Remote node cost acceptance checklist
Finance should see the same artifacts operators use. Work through the list below on a rented host before you scale hours.
- Archive the exact ONNX and Core ML bundles plus checksums in object storage tied to the tenant id.
- Run a six hour soak with production batch curves while recording images per hour and error counts.
- Compare wall clock from your scheduler with billed minutes including cold start windows.
- Attach OpenTelemetry fields for batch thread count device and queue wait to each job.
- Sign off only when swap never sustains and p95 latency stays inside the table you captured locally.
- Citable gate: keep text token cap and short edge within one percent of local benchmarks when validating remote parity.
- Citable gate: store peak RSS samples at least once per batch step in your nightly chart.
- Citable gate: require zero unexplained Core ML fallback warnings during soak or reopen conversion.
FAQ
Does lower dimension always mean cheaper? Not if quantization or ANN parameters shift recall; treat dimension as a contract with the index team.

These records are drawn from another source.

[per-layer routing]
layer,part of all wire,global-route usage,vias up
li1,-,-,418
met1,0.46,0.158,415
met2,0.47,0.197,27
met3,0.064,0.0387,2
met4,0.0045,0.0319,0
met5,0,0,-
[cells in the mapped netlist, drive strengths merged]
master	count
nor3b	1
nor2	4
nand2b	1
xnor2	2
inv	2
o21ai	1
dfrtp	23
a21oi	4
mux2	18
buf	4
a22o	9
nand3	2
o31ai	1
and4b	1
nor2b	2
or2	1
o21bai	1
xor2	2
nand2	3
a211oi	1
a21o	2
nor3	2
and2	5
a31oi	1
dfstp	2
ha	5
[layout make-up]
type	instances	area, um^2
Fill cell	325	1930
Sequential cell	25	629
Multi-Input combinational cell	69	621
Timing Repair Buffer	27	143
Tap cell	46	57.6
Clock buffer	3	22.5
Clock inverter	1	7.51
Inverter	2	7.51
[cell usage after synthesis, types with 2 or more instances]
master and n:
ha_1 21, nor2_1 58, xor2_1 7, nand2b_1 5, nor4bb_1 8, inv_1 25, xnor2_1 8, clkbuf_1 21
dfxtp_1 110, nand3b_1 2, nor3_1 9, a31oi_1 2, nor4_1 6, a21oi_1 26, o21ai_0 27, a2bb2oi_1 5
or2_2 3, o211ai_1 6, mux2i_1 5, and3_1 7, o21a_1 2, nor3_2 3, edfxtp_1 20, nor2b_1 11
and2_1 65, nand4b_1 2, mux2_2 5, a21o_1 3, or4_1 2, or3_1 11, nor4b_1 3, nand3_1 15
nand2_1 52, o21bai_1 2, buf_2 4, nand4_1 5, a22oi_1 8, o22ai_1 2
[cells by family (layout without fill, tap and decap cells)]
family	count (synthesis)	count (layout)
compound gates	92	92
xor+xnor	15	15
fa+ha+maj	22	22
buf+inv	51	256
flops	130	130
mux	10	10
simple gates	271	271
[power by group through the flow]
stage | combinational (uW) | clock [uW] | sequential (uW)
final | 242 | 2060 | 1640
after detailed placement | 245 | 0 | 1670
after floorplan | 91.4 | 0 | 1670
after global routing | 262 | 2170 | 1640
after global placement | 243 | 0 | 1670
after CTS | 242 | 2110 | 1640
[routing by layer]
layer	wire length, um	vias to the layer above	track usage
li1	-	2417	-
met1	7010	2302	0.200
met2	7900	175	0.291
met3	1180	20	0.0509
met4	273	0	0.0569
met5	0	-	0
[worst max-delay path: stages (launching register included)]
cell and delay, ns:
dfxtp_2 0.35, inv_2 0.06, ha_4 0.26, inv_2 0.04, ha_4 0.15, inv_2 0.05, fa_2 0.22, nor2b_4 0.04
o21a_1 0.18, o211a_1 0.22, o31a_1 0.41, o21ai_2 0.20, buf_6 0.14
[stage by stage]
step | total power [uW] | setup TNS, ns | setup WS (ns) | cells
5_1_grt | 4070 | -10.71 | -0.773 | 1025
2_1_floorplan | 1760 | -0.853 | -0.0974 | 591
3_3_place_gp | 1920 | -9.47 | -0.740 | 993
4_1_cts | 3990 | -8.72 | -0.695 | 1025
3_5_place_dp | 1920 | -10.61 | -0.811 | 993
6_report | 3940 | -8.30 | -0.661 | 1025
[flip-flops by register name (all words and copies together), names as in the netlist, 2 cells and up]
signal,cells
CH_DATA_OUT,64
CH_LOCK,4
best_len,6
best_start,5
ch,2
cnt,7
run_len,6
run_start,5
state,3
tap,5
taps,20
[src/rtl/operand_stack_pkg.sv]
// -----------------------------------------------------------------------------
// operand_stack_pkg
// Shared definitions for the stack CPU operand stack: default sizes, the
// occupancy-count width helper and the stack command encoding.
// No ports (package).
// -----------------------------------------------------------------------------
package operand_stack_pkg;

    localparam int DATA_WIDTH_DEF  = 32;
    localparam int STACK_DEPTH_DEF = 16;

    // The count must represent 0..depth inclusive, hence depth+1 codes.
    function automatic int cnt_width(input int depth);
        return $clog2(depth + 1);
    endfunction

    localparam int CNT_WIDTH_DEF = $clog2(STACK_DEPTH_DEF + 1);

    // Encodings 6 and 7 are unused and behave as NOP.
    typedef enum logic [2:0] {
        NOP       = 3'd0,
        PUSH      = 3'd1,
        POP1      = 3'd2,
        POP2      = 3'd3,
        POP1_PUSH = 3'd4,
        POP2_PUSH = 3'd5
    } stack_cmd_t;

endpackage

[src/rtl/operand_stack_if.sv]
// -----------------------------------------------------------------------------
// operand_stack_if
// Command/response bundle between the control FSM (master) and the operand
// stack (slave).
//   master -> slave : cmd, push_data, clear
//   slave -> master : tos, nos, count, empty, full, overflow, underflow,
//                     cmd_ack
// Handshake: the master presents one cmd per clock, it is sampled at the next
// rising edge; there is no back-pressure. cmd_ack is high for exactly one
// cycle after a command was accepted and stays low for NOP, for a rejected
// command and for a cycle with clear asserted.
// -----------------------------------------------------------------------------
interface operand_stack_if import operand_stack_pkg::*; #(
    parameter int DATA_WIDTH = DATA_WIDTH_DEF,
    parameter int CNT_WIDTH  = CNT_WIDTH_DEF
) ();

    stack_cmd_t            cmd;
    logic [DATA_WIDTH-1:0] push_data;
    logic                  clear;
    logic [DATA_WIDTH-1:0] tos;
    logic [DATA_WIDTH-1:0] nos;
    logic [CNT_WIDTH-1:0]  count;
    logic                  empty;
    logic                  full;
    logic                  overflow;
    logic                  underflow;
    logic                  cmd_ack;

    modport master (
        output cmd, push_data, clear,
        input  tos, nos, count, empty, full, overflow, underflow, cmd_ack
    );

    modport slave (
        input  cmd, push_data, clear,
        output tos, nos, count, empty, full, overflow, underflow, cmd_ack
    );

endinterface

[src/rtl/operand_stack.sv]
// -----------------------------------------------------------------------------
// operand_stack
// LIFO operand stack for the stack CPU. One command per clock; the top two
// entries are presented combinationally from registered state to the ALU.
// Rejected pushes/pops leave the stack untouched and set sticky error flags.
// Ports:
//   clk   : system clock, rising edge
//   reset : asynchronous, active-high
//   bus   : operand_stack_if.slave (cmd, push_data, clear in;
//           tos, nos, count, empty, full, overflow, underflow, cmd_ack out)
// -----------------------------------------------------------------------------
module operand_stack import operand_stack_pkg::*; #(
    parameter int DATA_WIDTH  = DATA_WIDTH_DEF,
    parameter int STACK_DEPTH = STACK_DEPTH_DEF
) (
    input logic            clk,
    input logic            reset,
    operand_stack_if.slave bus
);

    localparam int CNT_WIDTH = cnt_width(STACK_DEPTH);
    localparam int IDX_WIDTH = $clog2(STACK_DEPTH);

    localparam logic [CNT_WIDTH-1:0] C_ONE   = CNT_WIDTH'(1);
    localparam logic [CNT_WIDTH-1:0] C_TWO   = CNT_WIDTH'(2);
    localparam logic [CNT_WIDTH-1:0] C_DEPTH = CNT_WIDTH'(STACK_DEPTH);

    // State
    logic [DATA_WIDTH-1:0] r_mem [STACK_DEPTH];
    logic [CNT_WIDTH-1:0]  r_count;
    logic                  r_overflow;
    logic                  r_underflow;
    logic                  r_cmd_ack;

    // Decode
    logic                  w_has1;
    logic                  w_has2;
    logic                  w_full;
    logic [IDX_WIDTH-1:0]  w_push_idx;
    logic [IDX_WIDTH-1:0]  w_top_idx;
    logic [IDX_WIDTH-1:0]  w_nos_idx;
    logic                  w_accept;
    logic                  w_set_ovf;
    logic                  w_set_udf;
    logic                  w_wr_en;
    logic [IDX_WIDTH-1:0]  w_wr_idx;
    logic [CNT_WIDTH-1:0]  w_next_count;

    assign w_has1 = (r_count >= C_ONE);
    assign w_has2 = (r_count >= C_TWO);
    assign w_full = (r_count == C_DEPTH);

    // r_count is the write pointer. The truncations are exact whenever the
    // corresponding index is actually used (guarded by w_has1/w_has2/w_full).
    assign w_push_idx = IDX_WIDTH'(r_count);
    assign w_top_idx  = IDX_WIDTH'(r_count - C_ONE);
    assign w_nos_idx  = IDX_WIDTH'(r_count - C_TWO);

    // Every command is checked in full before anything is changed, so a
    // rejected command (including POP2_PUSH at count 1) has no partial effect.
    always_comb begin
        w_accept     = 1'b0;
        w_set_ovf    = 1'b0;
        w_set_udf    = 1'b0;
        w_wr_en      = 1'b0;
        w_wr_idx     = w_push_idx;
        w_next_count = r_count;
        case (bus.cmd)
            PUSH: begin
                if (!w_full) begin
                    w_accept     = 1'b1;
                    w_wr_en      = 1'b1;
                    w_wr_idx     = w_push_idx;
                    w_next_count = r_count + C_ONE;
                end else begin
                    w_set_ovf = 1'b1;
                end
            end
            POP1: begin
                if (w_has1) begin
                    w_accept     = 1'b1;
                    w_next_count = r_count - C_ONE;
                end else begin
                    w_set_udf = 1'b1;
                end
            end
            POP2: begin
                if (w_has2) begin
                    w_accept     = 1'b1;
                    w_next_count = r_count - C_TWO;
                end else begin
                    w_set_udf = 1'b1;
                end
            end
            POP1_PUSH: begin
                // Net count change is zero, so this is legal when full.
                if (w_has1) begin
                    w_accept = 1'b1;
                    w_wr_en  = 1'b1;
                    w_wr_idx = w_top_idx;
                end else begin
                    w_set_udf = 1'b1;
                end
            end
            POP2_PUSH: begin
                if (w_has2) begin
                    w_accept     = 1'b1;
                    w_wr_en      = 1'b1;
                    w_wr_idx     = w_nos_idx;
                    w_next_count = r_count - C_ONE;
                end else begin
                    w_set_udf = 1'b1;
                end
            end
            default: ;
        endcase
    end

    // Control state: clear wins over any command issued in the same cycle.
    always_ff @(posedge clk or posedge reset) begin
        if (reset) begin
            r_count     <= '0;
            r_overflow  <= 1'b0;
            r_underflow <= 1'b0;
            r_cmd_ack   <= 1'b0;
        end else if (bus.clear) begin
            r_count     <= '0;
            r_overflow  <= 1'b0;
            r_underflow <= 1'b0;
            r_cmd_ack   <= 1'b0;
        end else begin
            r_count     <= w_next_count;
            r_overflow  <= r_overflow | w_set_ovf;
            r_underflow <= r_underflow | w_set_udf;
            r_cmd_ack   <= w_accept;
        end
    end

    // Storage has no reset: stale contents are hidden by the count masking.
    always_ff @(posedge clk) begin
        if (w_wr_en && !bus.clear) begin
            r_mem[w_wr_idx] <= bus.push_data;
        end
    end

    assign bus.tos       = w_has1 ? r_mem[w_top_idx] : '0;
    assign bus.nos       = w_has2 ? r_mem[w_nos_idx] : '0;
    assign bus.count     = r_count;
    assign bus.empty     = (r_count == '0);
    assign bus.full      = w_full;
    assign bus.overflow  = r_overflow;
    assign bus.underflow = r_underflow;
    assign bus.cmd_ack   = r_cmd_ack;

endmodule

[src/flat_wrapper.sv]
// flat-port wrapper written by rule: the top's interface ports become plain ports
module operand_stack_flat import operand_stack_pkg::*;
#(
    parameter int DATA_WIDTH  = DATA_WIDTH_DEF,
    parameter int STACK_DEPTH = STACK_DEPTH_DEF
)
  (clk, reset, bus_cmd, bus_push_data, bus_clear, bus_tos, bus_nos, bus_count, bus_empty, bus_full, bus_overflow, bus_underflow, bus_cmd_ack);
  operand_stack_if #(.DATA_WIDTH(DATA_WIDTH), .CNT_WIDTH(5)) bus_i ();
  input logic clk;
  input logic reset;
  input wire logic [$bits(bus_i.cmd)-1:0] bus_cmd;
  input wire logic [$bits(bus_i.push_data)-1:0] bus_push_data;
  input wire logic [$bits(bus_i.clear)-1:0] bus_clear;
  output wire logic [$bits(bus_i.tos)-1:0] bus_tos;
  output wire logic [$bits(bus_i.nos)-1:0] bus_nos;
  output wire logic [$bits(bus_i.count)-1:0] bus_count;
  output wire logic [$bits(bus_i.empty)-1:0] bus_empty;
  output wire logic [$bits(bus_i.full)-1:0] bus_full;
  output wire logic [$bits(bus_i.overflow)-1:0] bus_overflow;
  output wire logic [$bits(bus_i.underflow)-1:0] bus_underflow;
  output wire logic [$bits(bus_i.cmd_ack)-1:0] bus_cmd_ack;
  assign bus_i.cmd = bus_cmd;
  assign bus_i.push_data = bus_push_data;
  assign bus_i.clear = bus_clear;
  assign bus_tos = bus_i.tos;
  assign bus_nos = bus_i.nos;
  assign bus_count = bus_i.count;
  assign bus_empty = bus_i.empty;
  assign bus_full = bus_i.full;
  assign bus_overflow = bus_i.overflow;
  assign bus_underflow = bus_i.underflow;
  assign bus_cmd_ack = bus_i.cmd_ack;
  operand_stack #(.DATA_WIDTH(DATA_WIDTH), .STACK_DEPTH(STACK_DEPTH)) u_core (.clk(clk), .reset(reset), .bus(bus_i));
endmodule
[config.mk]
export PLATFORM = sky130hd
export DESIGN_NAME = operand_stack_flat
export DESIGN_NICKNAME = d
export VERILOG_FILES = /design/src/rtl/operand_stack_pkg.sv /design/src/rtl/operand_stack_if.sv /design/src/rtl/operand_stack.sv /design/src/flat_wrapper.sv
export SDC_FILE = /design/constraint.sdc
export NUM_CORES = 1
export LEC_CHECK = 0
export ABC_CLOCK_PERIOD_IN_PS = 6000
export BUFFER_PORTS_ARGS = -buffer_cell sky130_fd_sc_hd__buf_2
export CAP_MARGIN = 10
export CORE_ASPECT_RATIO = 1.2
export CORE_UTILIZATION = 30
export DETAILED_ROUTE_END_ITERATION = 8
export PLACE_DENSITY_LB_ADDON = 0.25
export SETUP_SLACK_MARGIN = 0.05
export SYNTH_ARGS = -nofsm -noshare
export SYNTH_HDL_FRONTEND = slang
export SYNTH_SLANG_ARGS = --single-unit
export TNS_END_PERCENT = 30
[constraint.sdc]
create_clock -name clk -period 6 [get_ports clk]
set_input_delay 1.5 -clock clk [delete_from_list [all_inputs] [get_ports clk]]
set_output_delay 1.5 -clock clk [all_outputs]
set_load 0.01 [all_outputs]
# ---- Word level (Yosys, flattened, before mapping)
# Memory sizes are Yosys's and may differ from the RTL's.
# Cells that the tools add are included.
dict set report op_classes {
  n_addsub 3
  order_cmp 2
  n_eq_ne 10
  muxes 26
  bitwise_logic 2
  reduce_logical 7
}
# op count
set op_table {}
lappend op_table {{2-to-1 mux 32 bit} 2}
lappend op_table {{2-to-1 mux 5 bit} 5}
lappend op_table {{one-hot mux 5 bit (4 select lines)} 1}
lappend op_table {{2-to-1 mux 1 bit} 12}
lappend op_table {{inequality test 3 x 2 -> 1 bit, second input constant} 3}
lappend op_table {{2-to-1 mux 4 bit} 2}
lappend op_table {{one-hot mux 4 bit (2 select lines)} 1}
lappend op_table {{equality test 3 x 2 -> 1 bit, second input constant} 2}
lappend op_table {{equality test 3 bit, second input constant} 2}
lappend op_table {{one-hot mux 1 bit (3 select lines)} 2}
lappend op_table {{adder 5 x 1 -> 5 bit, second input constant} 1}
lappend op_table {{equality test 5 bit, second input constant} 1}
lappend op_table {{greater-or-equal comparator 5 x 1 -> 1 bit, second input constant} 1}
lappend op_table {{greater-or-equal comparator 5 x 2 -> 1 bit, second input constant} 1}
lappend op_table {{zero test 5 bit} 1}
lappend op_table {{AND reduction 5 bit} 1}
lappend op_table {{nonzero test 5 bit} 1}
lappend op_table {{subtractor 5 x 1 -> 5 bit, second input constant} 1}
lappend op_table {{subtractor 5 x 2 -> 5 bit, second input constant} 1}
lappend op_table {{OR reduction 2 bit} 2}
lappend op_table {{equality test 3 x 1 -> 1 bit, second input constant} 1}
lappend op_table {{inequality test 3 bit, second input constant} 1}
lappend op_table {{OR 1 bit} 2}
lappend op_table {{one-hot mux 1 bit (2 select lines)} 1}
lappend op_table {{2 further kinds} 2}
dict set report word_totals {
  regBits 8
  ramBits 512
  inputBits 38
  out_inout_bits 74
  wordCells 55
  memories 1
}
# name depth word_bits read_ports rd_clocked_by_memory_dff write_ports line_no
set mem_list {}
lappend mem_list {u_core.r_mem 16 32 2 0 1 operand_stack.sv:29} ;# logic [DATA_WIDTH-1:0] r_mem [STACK_DEPTH];

# ---- Logic depth before layout (Yosys ltp)
dict set report depth {
  ltp_word 6
  mapped_depth 13
  mapped_depth_nobuf 7
}

# ---- Worst setup path after synthesis
# No wires, ideal clock.
dict set report synth_path {
  path_type {in2reg}
  startpoint {input bus_cmd[0]}
  endpoint {memory u_core.r_mem[14][0] in the netlist's numbering (enable)}
  setup_ns 0.421
  t_arrival_ns 4.162
  path_slack_ns 1.417
  path_stages 6
  path_buffers 1
  path_cell_list {buf_2 mux2i_1 o221a_2 a2111oi_0 o211ai_1 nor2_1}
}
dict set report synth_between {
  elab_chain_cells 5
  elab_cells_between_ends 8
  cone_classes {3 x eq/ne; 4 x mux; 1 x reduce/logical}
}
# element line_no
set synth_rtl {}
lappend synth_rtl {{start: declaration} flat_wrapper.sv:11} ;# input wire logic [$bits(bus_i.cmd)-1:0] bus_cmd;
lappend synth_rtl {{equality test 3 bit or equality test 3 x 1 -> 1 bit (tied branches)} operand_stack.sv:68} ;# case (bus.cmd)
lappend synth_rtl {{one-hot mux 1 bit (3 select lines)} operand_stack.sv:68}
lappend synth_rtl {{logical AND 1 bit} operand_stack.sv:141} ;# if (w_wr_en && !bus.clear) begin
lappend synth_rtl {{2-to-1 mux 1 bit} operand_stack.sv:141}
lappend synth_rtl {{2-to-1 mux 1 bit (not written as such)} operand_stack.sv:142} ;# r_mem[w_wr_idx] <= bus.push_data;
lappend synth_rtl {{end: declaration} operand_stack.sv:29}
# Several ways; a longest one is shown, not always the timed one.

# ---- Worst setup path after layout
dict set report layout_path {
  startpoint {register u_core.r_count[2] (netlist: u_core.bus.count[2])}
  endpoint {output bus_nos[10]}
}
dict set report layout_between {
  elab_chain_cells 3
  elab_cells_between_ends 4
  cone_classes {1 x add/sub; 1 x order compare; 1 x mux; 1 x memory}
}
# element line_no
set layout_rtl {}
lappend layout_rtl {{start: declaration} operand_stack.sv:30} ;# logic [CNT_WIDTH-1:0] r_count;
lappend layout_rtl {{start signal: assignment} operand_stack.sv:132} ;# r_count <= w_next_count;
lappend layout_rtl {{subtractor 5 x 2 -> 5 bit} operand_stack.sv:57} ;# assign w_nos_idx = IDX_WIDTH'(r_count - C_TWO);
lappend layout_rtl {{memory read (16 x 32 bit)} -}
lappend layout_rtl {{2-to-1 mux 32 bit (*)} operand_stack.sv:147} ;# assign bus.nos = w_has2 ? r_mem[w_nos_idx] : '0;
lappend layout_rtl {{end: declaration} flat_wrapper.sv:15} ;# output wire logic [$bits(bus_i.nos)-1:0] bus_nos;
# Every way passes the cells marked *; elsewhere a longest branch is shown, timed or not.

==> key figures <==
Cells and area
  • Filler cells: 7499
  • Nets: roughly 1.3k
  • Share of post-route cells with drive strength above 1: 0.443
  • Area delta synth->final: 14.9%

Timing
  • Final Hold Fails: 0
  • Slew Limit Fails: 0
  • Fin Setup TNS: 0 ps
  • Hold WS: 502 ps
  • Min Clock Period, post-route: 5430 ps
  • Fin crit share: 0.905
  • Worst Tran Pin Value: around 1100 ps
  • Relative slew slack: 0.298
  • Final setup viols: 0
  • Unrepaired setup endpoints after global routing: false
  • Worst Skew: about 13 ps
  • Peak Freq: 0.184 GHz

Global route
  • Vias in the first global route: 13.4k
  • Total global-route track usage: 0.160
  • Pin count of the biggest net entering global routing: 139
  • Gr ovfl total: 0
  • Initial antenna violation count: 8
  • First-pass GRT wire length: 96200 um

Job
  • Max cap viols: 0

Floorplan
  • Initial Util: 0.305
  • Core area: slightly above 80000 um2
  • Die area: between 80000 and 90000 um2
  • Number of top-level pins: 112
  • Die W: 264 um
  • Chip height: 316 um
  • Num rows: 114

Synthesis
  • Count leader, synth: edfxtp_1
  • Top_reg_cell synth: edfxtp_1
  • Seq/Total Area, Yosys: 0.631
  • Synthesized cell area: approximately 25000 um2
  • Asr flop ratio synth: 0.0154
  • Avg Cell Area, Syn: ~22 um2
  • Synth top area share: 0.623
  • Synth area leader: edfxtp_1
  • EDFF count, synth: 512
  • Net count after synthesis: 1187
  • Synth Instances: 1142
  • Top post-synthesis cells by count: edfxtp_1 (512), mux4_2 (315), nor2b_1 (68), clkbuf_1 (43), nor2_1 (29)
  • Yosys cell types: 51
  • Syn. warnings: 0
  • Area contributors post-synth: edfxtp_1 (62%), mux4_2 (29%), nor2b_1 (1.7%), dfrtp_1 (0.81%), buf_6 (0.78%)
  • Yosys reg bits: between 500 and 600

Placement
  • RePlAce Congestion: 0.783
  • Dpl hpwl: 37300 um
  • PortBufs: 111

Critical path
  • Crit start category: flop
  • Worst R2R Path Depth: 8
  • Arrival time at the worst endpoint: 3930 ps
  • Register-to-Register Setup Slack: 1360 ps
  • CP Class: reg2out
  • Worst setup EP type: output port
  • R2R Path Start: u_core.bus.count[2]$_DFFE_PP0P_
  • Reg2reg end: u_core.r_mem[2][23]$_DFFE_PP_
  • Setup crit end: bus_nos[10]
  • CP startpoint: u_core.bus.count[2]$_DFFE_PP0P_
  • Crit-path max FO: 12
  • CP required: 4500 ps

Clock tree
  • Hold buffers post-CTS: 0
  • Sink Count: 520
  • Worst skew pair latency: 610 ps
  • Reg clk slew, reported paths: 60 ps
  • CTS tree: done
  • Post_cts resized: 0
  • H-tree lvl count: 2
  • Post-CTS Setup Bufs: 0
  • CTS buffer count: 53
  • Max Buffers Root-to-Sink: 3
  • Root buf cell: clkbuf_16

Route
  • Drt initial violations: around 1.0k
  • Vias per inst: roughly 5.4
  • DRT Pass-1 Iters: 4
  • Post-Route WL: about 66000 um
  • Antenna Nets Post-Route: 0
  • Vias: 12.7k
  • Routed len/inst: 28.2 um
  • DRC: 0

Power
  • Leak: 0.00858 uW
  • Total power: 11300 uW
  • Peak supply drop: about 0.23 mV
  • Pwr/cell area: 398 nW/um2

Min path
  • Min-Delay Path Class: reg2reg

Status
  • Status: finished clean
## how the worst min path moves through the flow
stage                                         from                              to  slack (ps)  cells past startpoint
floorplan           u_core.bus.underflow$_DFF_PP0_  u_core.bus.underflow$_DFF_PP0_         530                      2
detailed placement   u_core.bus.overflow$_DFF_PP0_   u_core.bus.overflow$_DFF_PP0_         490                      2
global route         u_core.bus.overflow$_DFF_PP0_   u_core.bus.overflow$_DFF_PP0_         540                      2
CTS                  u_core.bus.overflow$_DFF_PP0_   u_core.bus.overflow$_DFF_PP0_         500                      2
global placement     u_core.bus.overflow$_DFF_PP0_   u_core.bus.overflow$_DFF_PP0_         480                      2
finish               u_core.bus.overflow$_DFF_PP0_   u_core.bus.overflow$_DFF_PP0_         500                      2
## worst max-delay path: stages (launching register included)
cell     delay [ps]
dfrtp_1         640
inv_1           240
ha_1            380
xor2_4          640
buf_4           470
mux4_2          540
nor2b_1         190
buf_2           200
## logic make-up after synthesis
logic type	Yosys count	share of synthesized area
flip-flops	520	0.631
multiplexers	324	0.294
AND/OR/NAND/NOR	133	0.0300
buffers and inverters	98	0.0233
AO/OA/AOI/OAI	51	0.0149
XOR/XNOR	9	0.00319
adder cells (fa/ha/maj)	7	0.00355
## layout by cell type (no fill, tap or decap), drive strengths merged, types with 4 or more instances in the layout
cell / instances
nand3: 6
nand2b: 5
o211ai: 5
nor2b: 68
o22ai: 6
o21ai: 5
clkinvlp: 6
nor3: 5
mux4: 320
clkbuf: 63
a211oi: 4
a21oi: 8
xor2: 4
inv: 9
clkinv: 20
nand2: 8
dfrtp: 8
nor2: 29
ha: 7
buf: 150
edfxtp: 512
bufinv: 5
xnor2: 5
## where the power goes
group	leakage [uW]	total (uW)	internal (uW)	switching, uW
clock network	0.000821	3280	1880	1400
logic	0.00305	3910	1840	2060
registers	0.00471	4100	4060	42.3
## layout make-up
class / instances / area [um2] / area share
Tap cell: 1044 / 1310 / 0.0460
Antenna cell: 1 / 2.50 / 0.0000882
Multi-Input combinational cell: 524 / 8720 / 0.307
Timing Repair Buffer: 150 / 1020 / 0.0361
Sequential cell: 520 / 15600 / 0.549
Clock buffer: 63 / 1410 / 0.0496
Clock inverter: 32 / 300 / 0.0106
Inverter: 8 / 30.0 / 0.00106
## stage by stage
step                      cells  setup slack (ps)   util  instance area, um2
after floorplan            1142              1420      -               24700
after global placement     2246              1150  0.329               26700
after detailed placement   2246              1170  0.329               26700
after CTS                  2341               473  0.350               28400
after global routing       2341               388  0.350               28400
final                      2342               571  0.350               28400
## per-layer routing
metal | global-route usage | up-vias | share of wire
met5 | 0 | - | 0.00070
met1 | 0.213 | 7037 | 0.43
li1 | - | 5237 | -
met3 | 0.0276 | 79 | 0.049
met4 | 0.0390 | 8 | 0.019
met2 | 0.273 | 339 | 0.51
## state kept, by name, indices dropped and copies added, names as in the netlist
register,cells
u_core.bus.cmd_ack,1
u_core.bus.count,5
u_core.bus.overflow,1
u_core.bus.underflow,1
u_core.r_mem,512
Power figures use the tool's default switching activity.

Should I run SigLIP on CPU for parity tests? Yes briefly, but spend most cycles on the EP you ship so acceptance matches reality.
Open the homepage for product context, skim Help for SSH and console access, then compare pricing and continue to purchase without logging in.
Summary: Freeze preprocessing and dimension contracts, promote ONNX through Core ML EP with fresh batch and memory sweeps, cap threads and queues explicitly, export telemetry fields, and buy dedicated Apple Silicon hours only after remote soak minutes line up with invoices.